L’apostolo Paolo ci ha aiutati a comprendere che il nostro ministero è bellissimo
e appassionante. E questa bellezza convive con le difficoltà, talvolta le delusioni
e perfino gli abbandoni della vita cristiana. Ma anche noi, come Paolo,
possiamo dire: “Tutto posso in Colui che mi dà forza”; mentre abbiamo motivo
per dire con lui alle nostre comunità: “Avete fatto bene tuttavia a prendere parte
alla nostra tribolazione” (Fil 4,14).
La santa Messa Crismale è una celebrazione che pone in primo piano
l’unità della Chiesa, la sua comunione interna. Attraverso la benedizione degli
olii essa fa emergere con evidenza la natura sacramentale della Chiesa.

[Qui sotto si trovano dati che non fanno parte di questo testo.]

`src/rtl/axis_input_scheduler_pkg.sv`:
```
// Shared constants, field widths and state encoding for the conv input scheduler.
package axis_input_scheduler_pkg;

  localparam int unsigned BEATS_CONFIG_3X3_1 = 20;
  localparam int unsigned BEATS_CONFIG_1X1_1 = 8;
  localparam int unsigned KERNEL_W_MAX       = 3;
  localparam int unsigned IM_CIN_MAX         = 1024;
  localparam int unsigned IM_COLS_MAX        = 384;
  localparam int unsigned IM_BLOCKS_MAX      = 32;

  localparam int unsigned BK   = $clog2(KERNEL_W_MAX);
  localparam int unsigned BC   = $clog2(IM_CIN_MAX);
  localparam int unsigned BL   = $clog2(IM_COLS_MAX);
  localparam int unsigned BB   = $clog2(IM_BLOCKS_MAX);
  localparam int unsigned BCFG = $clog2(BEATS_CONFIG_3X3_1 + 1);

  typedef enum logic [1:0] {
    StIdle   = 2'd0,
    StConfig = 2'd1,
    StData   = 2'd2,
    StDone   = 2'd3
  } state_e;

endpackage

```
`src/rtl/axis_input_scheduler_counter.sv`:
```
// Wrapping up-counter: clears on i_clr, advances on i_en, returns to 0 after reaching i_max.
module sched_wrap_counter #(
  parameter int unsigned Width = 8
) (
  input  logic             i_clk,
  input  logic             i_rst,
  input  logic             i_clr,
  input  logic             i_en,
  input  logic [Width-1:0] i_max,
  output logic [Width-1:0] o_cnt
);

  logic [Width-1:0] r_cnt;

  always_ff @(posedge i_clk) begin
    if (i_rst || i_clr) begin
      r_cnt <= '0;
    end else if (i_en) begin
      r_cnt <= (r_cnt == i_max) ? '0 : r_cnt + Width'(1);
    end
  end

  assign o_cnt = r_cnt;

endmodule

```
`src/rtl/axis_input_scheduler.sv`:
```
// Per-layer input sequencer: CONFIG (weights only) then DATA (pixel/weight join) in
// block x col x cin order, with position flags for the conv engine.
module axis_input_scheduler
  import axis_input_scheduler_pkg::*;
(
  input  logic          aclk,
  input  logic          areset,
  output logic          s_cmd_tready,
  input  logic          s_cmd_tvalid,
  input  logic          s_cmd_is_1x1,
  input  logic [BK-1:0] s_cmd_kw_1,
  input  logic [BC-1:0] s_cmd_cin_1,
  input  logic [BL-1:0] s_cmd_cols_1,
  input  logic [BB-1:0] s_cmd_blocks_1,
  input  logic          pixels_valid,
  output logic          pixels_ready,
  input  logic          weights_valid,
  output logic          weights_ready,
  input  logic          m_tready,
  output logic          m_tvalid,
  output logic          m_tlast,
  output logic          m_is_config,
  output logic          m_is_top_block,
  output logic          m_is_bottom_block,
  output logic          m_is_cols_1_k2,
  output logic          m_is_cin_last,
  output logic          busy,
  output logic          done
);

  state_e r_state, w_state_d;

  logic            r_is_1x1;
  logic [BK-1:0]   r_kw_1;
  logic [BC-1:0]   r_cin_1;
  logic [BL-1:0]   r_cols_1;
  logic [BB-1:0]   r_blocks_1;

  logic [BCFG-1:0] w_cfg_cnt, w_cfg_max;
  logic [BC-1:0]   w_cin_cnt;
  logic [BL-1:0]   w_col_cnt, w_half, w_k2_thr;
  logic [BB-1:0]   w_blk_cnt;
  logic            w_cmd_fire, w_fire, w_cfg_en, w_cin_en, w_col_en, w_blk_en;
  logic            w_cfg_wrap, w_cin_wrap, w_col_wrap, w_blk_wrap, w_last, w_flag_en;

  assign w_cmd_fire = s_cmd_tready && s_cmd_tvalid;
  assign w_fire     = m_tvalid && m_tready;
  assign w_cfg_max  = r_is_1x1 ? BCFG'(BEATS_CONFIG_1X1_1) : BCFG'(BEATS_CONFIG_3X3_1);

  assign w_cfg_wrap = (w_cfg_cnt == w_cfg_max);
  assign w_cin_wrap = (w_cin_cnt == r_cin_1);
  assign w_col_wrap = (w_col_cnt == r_cols_1);
  assign w_blk_wrap = (w_blk_cnt == r_blocks_1);
  assign w_last     = w_cin_wrap && w_col_wrap && w_blk_wrap;

  assign w_cfg_en = w_fire && (r_state == StConfig);
  assign w_cin_en = w_fire && (r_state == StData);
  assign w_col_en = w_cin_en && w_cin_wrap;
  assign w_blk_en = w_col_en && w_col_wrap;

  sched_wrap_counter #(.Width(BCFG)) u_cfg_cnt (
    .i_clk (aclk),
    .i_rst (areset),
    .i_clr (w_cmd_fire),
    .i_en  (w_cfg_en),
    .i_max (w_cfg_max),
    .o_cnt (w_cfg_cnt)
  );

  sched_wrap_counter #(.Width(BC)) u_cin_cnt (
    .i_clk (aclk),
    .i_rst (areset),
    .i_clr (w_cmd_fire),
    .i_en  (w_cin_en),
    .i_max (r_cin_1),
    .o_cnt (w_cin_cnt)
  );

  sched_wrap_counter #(.Width(BL)) u_col_cnt (
    .i_clk (aclk),
    .i_rst (areset),
    .i_clr (w_cmd_fire),
    .i_en  (w_col_en),
    .i_max (r_cols_1),
    .o_cnt (w_col_cnt)
  );

  sched_wrap_counter #(.Width(BB)) u_blk_cnt (
    .i_clk (aclk),
    .i_rst (areset),
    .i_clr (w_cmd_fire),
    .i_en  (w_blk_en),
    .i_max (r_blocks_1),
    .o_cnt (w_blk_cnt)
  );

  always_ff @(posedge aclk) begin
    if (areset) begin
      r_state    <= StIdle;
      r_is_1x1   <= 1'b0;
      r_kw_1     <= '0;
      r_cin_1    <= '0;
      r_cols_1   <= '0;
      r_blocks_1 <= '0;
    end else begin
      r_state <= w_state_d;
      if (w_cmd_fire) begin
        r_is_1x1   <= s_cmd_is_1x1;
        r_kw_1     <= s_cmd_kw_1;
        r_cin_1    <= s_cmd_cin_1;
        r_cols_1   <= s_cmd_cols_1;
        r_blocks_1 <= s_cmd_blocks_1;
      end
    end
  end

  // Outputs are forced low while reset is held so nothing is popped from the pipes.
  always_comb begin
    w_state_d     = r_state;
    s_cmd_tready  = 1'b0;
    m_tvalid      = 1'b0;
    pixels_ready  = 1'b0;
    weights_ready = 1'b0;
    m_is_config   = 1'b0;
    busy          = 1'b0;
    done          = 1'b0;
    if (!areset) begin
      busy = (r_state != StIdle);
      unique case (r_state)
        StIdle: begin
          s_cmd_tready = 1'b1;
          if (s_cmd_tvalid) w_state_d = StConfig;
        end
        StConfig: begin
          m_tvalid      = weights_valid;
          weights_ready = m_tready;
          m_is_config   = 1'b1;
          if (weights_valid && m_tready && w_cfg_wrap) w_state_d = StData;
        end
        StData: begin
          m_tvalid      = pixels_valid && weights_valid;
          pixels_ready  = m_tready && weights_valid;
          weights_ready = m_tready && pixels_valid;
          if (pixels_valid && weights_valid && m_tready && w_last) w_state_d = StDone;
        end
        StDone: begin
          done      = 1'b1;
          w_state_d = StIdle;
        end
        default: w_state_d = StIdle;
      endcase
    end
  end

  // Trailing-column window: cols_1 - kw_1/2, clamped at zero for narrow images.
  assign w_half   = BL'(r_kw_1 >> 1);
  assign w_k2_thr = (r_cols_1 >= w_half) ? (r_cols_1 - w_half) : '0;

  assign w_flag_en         = m_tvalid && (r_state == StData);
  assign m_is_cin_last     = w_flag_en && w_cin_wrap;
  assign m_is_top_block    = w_flag_en && (w_blk_cnt == '0);
  assign m_is_bottom_block = w_flag_en && w_blk_wrap;
  assign m_is_cols_1_k2    = w_flag_en && (w_col_cnt >= w_k2_thr);
  assign m_tlast           = w_flag_en && w_last;

endmodule

```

Volendo che questa celebrazione avvenga per tutti solo in Cattedrale, con
l’intero presbiterio unità attorno al Vescovo, ricorda che “nelle singole comunità
locali dei fedeli rendono, per così dire, presente il Vescovo, cui sono uniti con
animo fiducioso e grande, condividendo in parte le sue funzioni e la sua
sollecitudine e li esercitano con dedizione quotidiana” (LG, 28/335). In tal modo
“i Sacerdoti rendono visibile la Chiesa universale e lavorano efficacemente
all’edificazione di tutto il corpo di Cristo. Sempre intenti al bene dei figli di Dio,
cerchino di portare il loro contributo al lavoro pastorale di tutta la Diocesi, anzi,
di tutta la Chiesa” (id.).
Il significato ecclesiologico e sacramentale di questa celebrazione mi
suggerisce di dare evidenza, quest’anno, a quell’avvenimento rilevante per la
Chiesa universale e per la nostra Chiesa particolare, che fu il Concilio Vaticano
II. Venne annunciato da Giovanni XXIII esattamente cinquant’anni fa.
1
Ripensarlo in questo Giovedì Santo è un modo di dire a noi stessi che ne
dobbiamo diventare sempre più familiari. E poi che, attraverso di noi, la
consonanza con il Concilio venga fatta maturare nelle nostre comunità. In
questi cinquant’anni ben quattro Papi sono stati straordinariamente coinvolti nel
Concilio Vaticano II. Giovanni XXIII ne è stato coinvolto perché a lui venne
l’ispirazione e fu lui a guidarne i lavori dall’11 ottobre all’11 dicembre 1962.
Giovanni XXIII: i sentimenti, il programma
È bello trovare, nelle parole di questo Papa, la confessione dei sentimenti
da lui sperimentati nel giorno dell’annuncio. A san Paolo fuori le mura disse ai
Cardinali presenti:
“Pronuncio davanti a voi, certo tremando un poco di commozione, ma insieme
con umile risolutezza, il nome e la proposta di celebrare un Concilio ecumenico per
la Chiesa universale”.
Ecco: commozione e risolutezza; un Papa sensibile, un Papa coraggioso.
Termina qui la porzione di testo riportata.